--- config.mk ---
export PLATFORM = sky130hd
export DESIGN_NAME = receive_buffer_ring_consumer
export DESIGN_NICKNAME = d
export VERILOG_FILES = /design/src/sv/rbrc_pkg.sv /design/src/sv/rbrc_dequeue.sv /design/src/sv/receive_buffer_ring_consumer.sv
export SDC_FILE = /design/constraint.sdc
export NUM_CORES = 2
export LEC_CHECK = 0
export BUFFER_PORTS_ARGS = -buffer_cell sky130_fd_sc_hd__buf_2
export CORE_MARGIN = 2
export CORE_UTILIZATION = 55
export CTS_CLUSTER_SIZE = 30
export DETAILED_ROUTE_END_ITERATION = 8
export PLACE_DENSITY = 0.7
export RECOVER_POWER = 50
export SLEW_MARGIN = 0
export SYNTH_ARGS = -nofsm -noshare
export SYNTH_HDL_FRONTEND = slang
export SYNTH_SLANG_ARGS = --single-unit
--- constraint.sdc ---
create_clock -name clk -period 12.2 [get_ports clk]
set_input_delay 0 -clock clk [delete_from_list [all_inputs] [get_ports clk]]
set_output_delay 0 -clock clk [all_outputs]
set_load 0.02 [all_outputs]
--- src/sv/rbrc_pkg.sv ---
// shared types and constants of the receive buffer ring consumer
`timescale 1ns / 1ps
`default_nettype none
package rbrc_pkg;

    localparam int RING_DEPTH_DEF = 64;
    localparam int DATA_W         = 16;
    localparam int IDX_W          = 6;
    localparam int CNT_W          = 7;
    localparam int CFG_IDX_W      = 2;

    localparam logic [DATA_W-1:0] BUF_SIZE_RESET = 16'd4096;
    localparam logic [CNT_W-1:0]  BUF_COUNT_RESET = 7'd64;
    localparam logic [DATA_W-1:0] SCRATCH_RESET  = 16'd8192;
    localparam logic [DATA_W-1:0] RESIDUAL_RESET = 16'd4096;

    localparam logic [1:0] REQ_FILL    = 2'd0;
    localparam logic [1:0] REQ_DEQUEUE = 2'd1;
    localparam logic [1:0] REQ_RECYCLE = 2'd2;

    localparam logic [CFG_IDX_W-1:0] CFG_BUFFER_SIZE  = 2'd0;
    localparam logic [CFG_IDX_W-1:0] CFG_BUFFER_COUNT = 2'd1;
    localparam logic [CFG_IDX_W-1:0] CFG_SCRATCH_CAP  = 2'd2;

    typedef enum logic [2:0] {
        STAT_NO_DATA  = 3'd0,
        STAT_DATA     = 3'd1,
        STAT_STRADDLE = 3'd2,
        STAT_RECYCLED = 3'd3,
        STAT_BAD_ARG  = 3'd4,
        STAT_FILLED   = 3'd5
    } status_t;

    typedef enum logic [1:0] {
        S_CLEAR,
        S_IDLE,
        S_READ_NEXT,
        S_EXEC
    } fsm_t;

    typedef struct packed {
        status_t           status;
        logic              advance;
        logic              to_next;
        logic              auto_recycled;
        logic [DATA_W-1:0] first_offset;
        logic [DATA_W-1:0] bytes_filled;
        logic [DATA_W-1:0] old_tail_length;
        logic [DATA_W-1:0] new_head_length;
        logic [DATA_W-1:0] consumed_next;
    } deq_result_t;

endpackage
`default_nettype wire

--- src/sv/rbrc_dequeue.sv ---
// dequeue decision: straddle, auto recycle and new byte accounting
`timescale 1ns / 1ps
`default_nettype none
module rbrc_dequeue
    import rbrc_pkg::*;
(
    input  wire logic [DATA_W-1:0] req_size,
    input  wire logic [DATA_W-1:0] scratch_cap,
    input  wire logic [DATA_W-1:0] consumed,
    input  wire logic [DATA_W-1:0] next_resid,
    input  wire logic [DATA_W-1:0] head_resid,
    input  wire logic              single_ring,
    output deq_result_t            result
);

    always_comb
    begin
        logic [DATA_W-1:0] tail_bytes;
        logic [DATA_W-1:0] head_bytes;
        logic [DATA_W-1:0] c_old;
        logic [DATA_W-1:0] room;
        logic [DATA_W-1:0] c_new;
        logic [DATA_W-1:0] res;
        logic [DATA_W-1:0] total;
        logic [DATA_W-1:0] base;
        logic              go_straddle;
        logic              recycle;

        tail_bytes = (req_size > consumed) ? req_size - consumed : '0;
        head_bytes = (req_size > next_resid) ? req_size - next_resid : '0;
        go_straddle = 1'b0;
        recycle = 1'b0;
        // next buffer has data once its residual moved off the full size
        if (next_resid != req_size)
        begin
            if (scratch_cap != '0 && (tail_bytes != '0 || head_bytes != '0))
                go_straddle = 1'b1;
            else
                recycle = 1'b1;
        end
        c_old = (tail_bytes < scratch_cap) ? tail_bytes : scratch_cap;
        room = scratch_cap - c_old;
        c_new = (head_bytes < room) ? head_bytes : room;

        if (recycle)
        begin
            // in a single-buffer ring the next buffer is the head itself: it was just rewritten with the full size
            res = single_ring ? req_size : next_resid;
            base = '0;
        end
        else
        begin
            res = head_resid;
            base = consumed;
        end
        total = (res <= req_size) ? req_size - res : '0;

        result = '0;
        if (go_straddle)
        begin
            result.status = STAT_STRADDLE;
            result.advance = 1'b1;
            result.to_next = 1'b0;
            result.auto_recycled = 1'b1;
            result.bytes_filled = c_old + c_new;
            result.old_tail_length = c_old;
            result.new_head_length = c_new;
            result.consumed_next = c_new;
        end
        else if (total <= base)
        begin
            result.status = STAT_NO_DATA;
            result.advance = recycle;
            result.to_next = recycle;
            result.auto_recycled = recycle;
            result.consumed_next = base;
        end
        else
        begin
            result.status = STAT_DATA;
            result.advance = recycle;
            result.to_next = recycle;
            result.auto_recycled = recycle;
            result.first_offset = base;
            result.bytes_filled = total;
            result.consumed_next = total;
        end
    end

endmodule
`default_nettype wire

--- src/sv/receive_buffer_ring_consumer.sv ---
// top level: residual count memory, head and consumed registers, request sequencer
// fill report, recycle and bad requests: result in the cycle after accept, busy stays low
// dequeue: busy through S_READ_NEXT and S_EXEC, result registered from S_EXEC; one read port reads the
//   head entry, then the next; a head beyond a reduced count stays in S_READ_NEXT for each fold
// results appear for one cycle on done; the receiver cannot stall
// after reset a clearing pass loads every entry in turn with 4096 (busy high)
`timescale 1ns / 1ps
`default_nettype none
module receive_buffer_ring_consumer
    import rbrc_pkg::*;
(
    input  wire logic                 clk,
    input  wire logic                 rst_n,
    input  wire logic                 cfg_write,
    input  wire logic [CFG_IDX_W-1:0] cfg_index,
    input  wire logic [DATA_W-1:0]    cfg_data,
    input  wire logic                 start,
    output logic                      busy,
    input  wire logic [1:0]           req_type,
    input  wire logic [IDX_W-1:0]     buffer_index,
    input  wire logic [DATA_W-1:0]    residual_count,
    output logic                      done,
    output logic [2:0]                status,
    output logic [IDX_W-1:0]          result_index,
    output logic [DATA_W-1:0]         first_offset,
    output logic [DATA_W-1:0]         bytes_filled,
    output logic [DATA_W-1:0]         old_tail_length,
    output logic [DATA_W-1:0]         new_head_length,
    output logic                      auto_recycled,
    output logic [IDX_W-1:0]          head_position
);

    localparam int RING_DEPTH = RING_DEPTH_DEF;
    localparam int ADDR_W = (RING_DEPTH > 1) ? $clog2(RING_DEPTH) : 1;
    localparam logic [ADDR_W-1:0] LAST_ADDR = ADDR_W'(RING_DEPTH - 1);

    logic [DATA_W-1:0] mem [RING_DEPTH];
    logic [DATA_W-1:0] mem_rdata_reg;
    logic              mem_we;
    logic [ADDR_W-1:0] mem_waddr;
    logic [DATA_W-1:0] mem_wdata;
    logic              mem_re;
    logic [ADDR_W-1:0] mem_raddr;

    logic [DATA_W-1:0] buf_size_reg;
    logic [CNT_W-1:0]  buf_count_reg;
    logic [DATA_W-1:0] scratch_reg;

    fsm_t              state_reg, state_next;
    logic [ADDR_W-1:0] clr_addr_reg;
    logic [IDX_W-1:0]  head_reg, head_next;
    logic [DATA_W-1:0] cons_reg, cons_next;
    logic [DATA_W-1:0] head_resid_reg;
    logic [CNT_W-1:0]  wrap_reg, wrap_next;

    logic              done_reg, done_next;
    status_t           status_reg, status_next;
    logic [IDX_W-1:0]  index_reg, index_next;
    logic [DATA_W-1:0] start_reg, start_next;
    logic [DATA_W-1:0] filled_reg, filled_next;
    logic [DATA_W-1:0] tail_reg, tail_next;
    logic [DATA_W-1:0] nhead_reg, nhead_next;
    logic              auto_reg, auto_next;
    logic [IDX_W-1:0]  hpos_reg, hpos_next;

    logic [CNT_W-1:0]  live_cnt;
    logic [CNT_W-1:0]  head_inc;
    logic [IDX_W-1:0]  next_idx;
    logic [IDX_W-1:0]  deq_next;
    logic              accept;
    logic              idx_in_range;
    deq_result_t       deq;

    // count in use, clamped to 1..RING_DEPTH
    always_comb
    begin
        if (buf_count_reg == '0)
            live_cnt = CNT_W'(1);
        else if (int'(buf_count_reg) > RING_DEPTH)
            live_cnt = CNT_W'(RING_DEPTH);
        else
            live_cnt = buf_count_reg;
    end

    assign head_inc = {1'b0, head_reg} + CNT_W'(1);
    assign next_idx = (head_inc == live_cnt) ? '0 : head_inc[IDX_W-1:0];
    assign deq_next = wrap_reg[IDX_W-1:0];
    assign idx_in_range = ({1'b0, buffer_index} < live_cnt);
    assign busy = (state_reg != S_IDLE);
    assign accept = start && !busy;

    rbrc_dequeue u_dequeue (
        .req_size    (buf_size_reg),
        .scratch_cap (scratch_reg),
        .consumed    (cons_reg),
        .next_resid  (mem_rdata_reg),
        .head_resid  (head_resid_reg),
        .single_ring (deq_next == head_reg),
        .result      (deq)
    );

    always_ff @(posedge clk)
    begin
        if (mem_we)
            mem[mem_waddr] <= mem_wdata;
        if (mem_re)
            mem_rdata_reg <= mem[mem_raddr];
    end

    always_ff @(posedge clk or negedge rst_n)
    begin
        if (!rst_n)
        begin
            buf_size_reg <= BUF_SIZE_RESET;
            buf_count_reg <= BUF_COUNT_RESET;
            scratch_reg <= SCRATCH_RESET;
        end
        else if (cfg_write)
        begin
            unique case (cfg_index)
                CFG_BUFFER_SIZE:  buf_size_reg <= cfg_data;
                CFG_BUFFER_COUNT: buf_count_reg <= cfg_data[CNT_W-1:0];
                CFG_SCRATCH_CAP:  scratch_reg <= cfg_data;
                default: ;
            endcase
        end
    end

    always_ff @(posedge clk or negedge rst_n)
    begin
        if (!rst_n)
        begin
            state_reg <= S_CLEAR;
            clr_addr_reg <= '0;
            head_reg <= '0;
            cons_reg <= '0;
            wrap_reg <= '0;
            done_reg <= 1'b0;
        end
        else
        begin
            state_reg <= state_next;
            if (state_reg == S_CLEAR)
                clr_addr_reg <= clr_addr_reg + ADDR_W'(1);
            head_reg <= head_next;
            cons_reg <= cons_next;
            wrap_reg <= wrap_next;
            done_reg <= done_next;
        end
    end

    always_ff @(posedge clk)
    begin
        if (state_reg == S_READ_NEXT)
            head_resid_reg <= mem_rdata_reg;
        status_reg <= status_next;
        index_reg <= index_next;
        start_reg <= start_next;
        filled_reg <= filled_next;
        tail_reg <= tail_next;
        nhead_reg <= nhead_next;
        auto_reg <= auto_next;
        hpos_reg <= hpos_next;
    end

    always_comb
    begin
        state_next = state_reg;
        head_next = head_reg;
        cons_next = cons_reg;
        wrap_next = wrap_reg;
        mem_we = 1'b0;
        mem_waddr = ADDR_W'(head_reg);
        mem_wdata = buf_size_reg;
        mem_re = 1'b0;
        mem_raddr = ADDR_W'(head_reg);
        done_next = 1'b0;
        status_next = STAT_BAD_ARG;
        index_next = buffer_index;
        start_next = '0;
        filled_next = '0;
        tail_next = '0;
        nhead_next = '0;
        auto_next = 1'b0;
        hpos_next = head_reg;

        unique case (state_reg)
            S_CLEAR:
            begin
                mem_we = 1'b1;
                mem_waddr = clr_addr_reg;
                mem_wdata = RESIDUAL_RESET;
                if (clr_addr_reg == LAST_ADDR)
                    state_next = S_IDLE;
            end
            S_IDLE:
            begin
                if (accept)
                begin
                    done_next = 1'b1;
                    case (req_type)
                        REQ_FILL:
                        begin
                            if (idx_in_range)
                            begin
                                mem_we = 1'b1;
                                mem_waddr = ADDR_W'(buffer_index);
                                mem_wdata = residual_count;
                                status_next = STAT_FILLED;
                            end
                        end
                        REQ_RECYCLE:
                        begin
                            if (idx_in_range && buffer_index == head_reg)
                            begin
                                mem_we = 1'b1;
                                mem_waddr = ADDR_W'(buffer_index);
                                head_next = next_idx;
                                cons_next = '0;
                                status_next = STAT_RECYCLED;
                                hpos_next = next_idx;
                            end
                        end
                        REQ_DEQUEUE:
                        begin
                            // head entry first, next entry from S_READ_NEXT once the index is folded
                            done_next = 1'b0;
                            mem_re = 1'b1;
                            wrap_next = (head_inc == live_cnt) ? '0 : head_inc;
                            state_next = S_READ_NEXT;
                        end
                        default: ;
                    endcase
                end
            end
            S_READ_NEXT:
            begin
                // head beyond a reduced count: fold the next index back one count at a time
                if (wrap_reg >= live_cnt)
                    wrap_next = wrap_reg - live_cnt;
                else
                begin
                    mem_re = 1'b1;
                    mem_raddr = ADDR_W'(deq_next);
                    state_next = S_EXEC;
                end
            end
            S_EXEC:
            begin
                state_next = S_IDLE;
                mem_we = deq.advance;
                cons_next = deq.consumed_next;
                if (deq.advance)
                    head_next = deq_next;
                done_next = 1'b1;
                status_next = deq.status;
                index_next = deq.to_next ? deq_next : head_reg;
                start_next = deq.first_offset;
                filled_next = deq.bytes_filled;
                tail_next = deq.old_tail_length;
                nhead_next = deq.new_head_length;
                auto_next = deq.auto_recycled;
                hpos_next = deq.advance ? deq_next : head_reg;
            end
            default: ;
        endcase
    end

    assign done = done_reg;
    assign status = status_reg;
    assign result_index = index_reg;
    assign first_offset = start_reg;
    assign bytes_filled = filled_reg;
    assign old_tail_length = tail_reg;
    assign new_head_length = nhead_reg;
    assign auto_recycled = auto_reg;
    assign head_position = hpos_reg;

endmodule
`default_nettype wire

What is being asked
Every line of the listing that holds "accept" counts once. Say how many such lines there are, using only a number.

Output for this task
4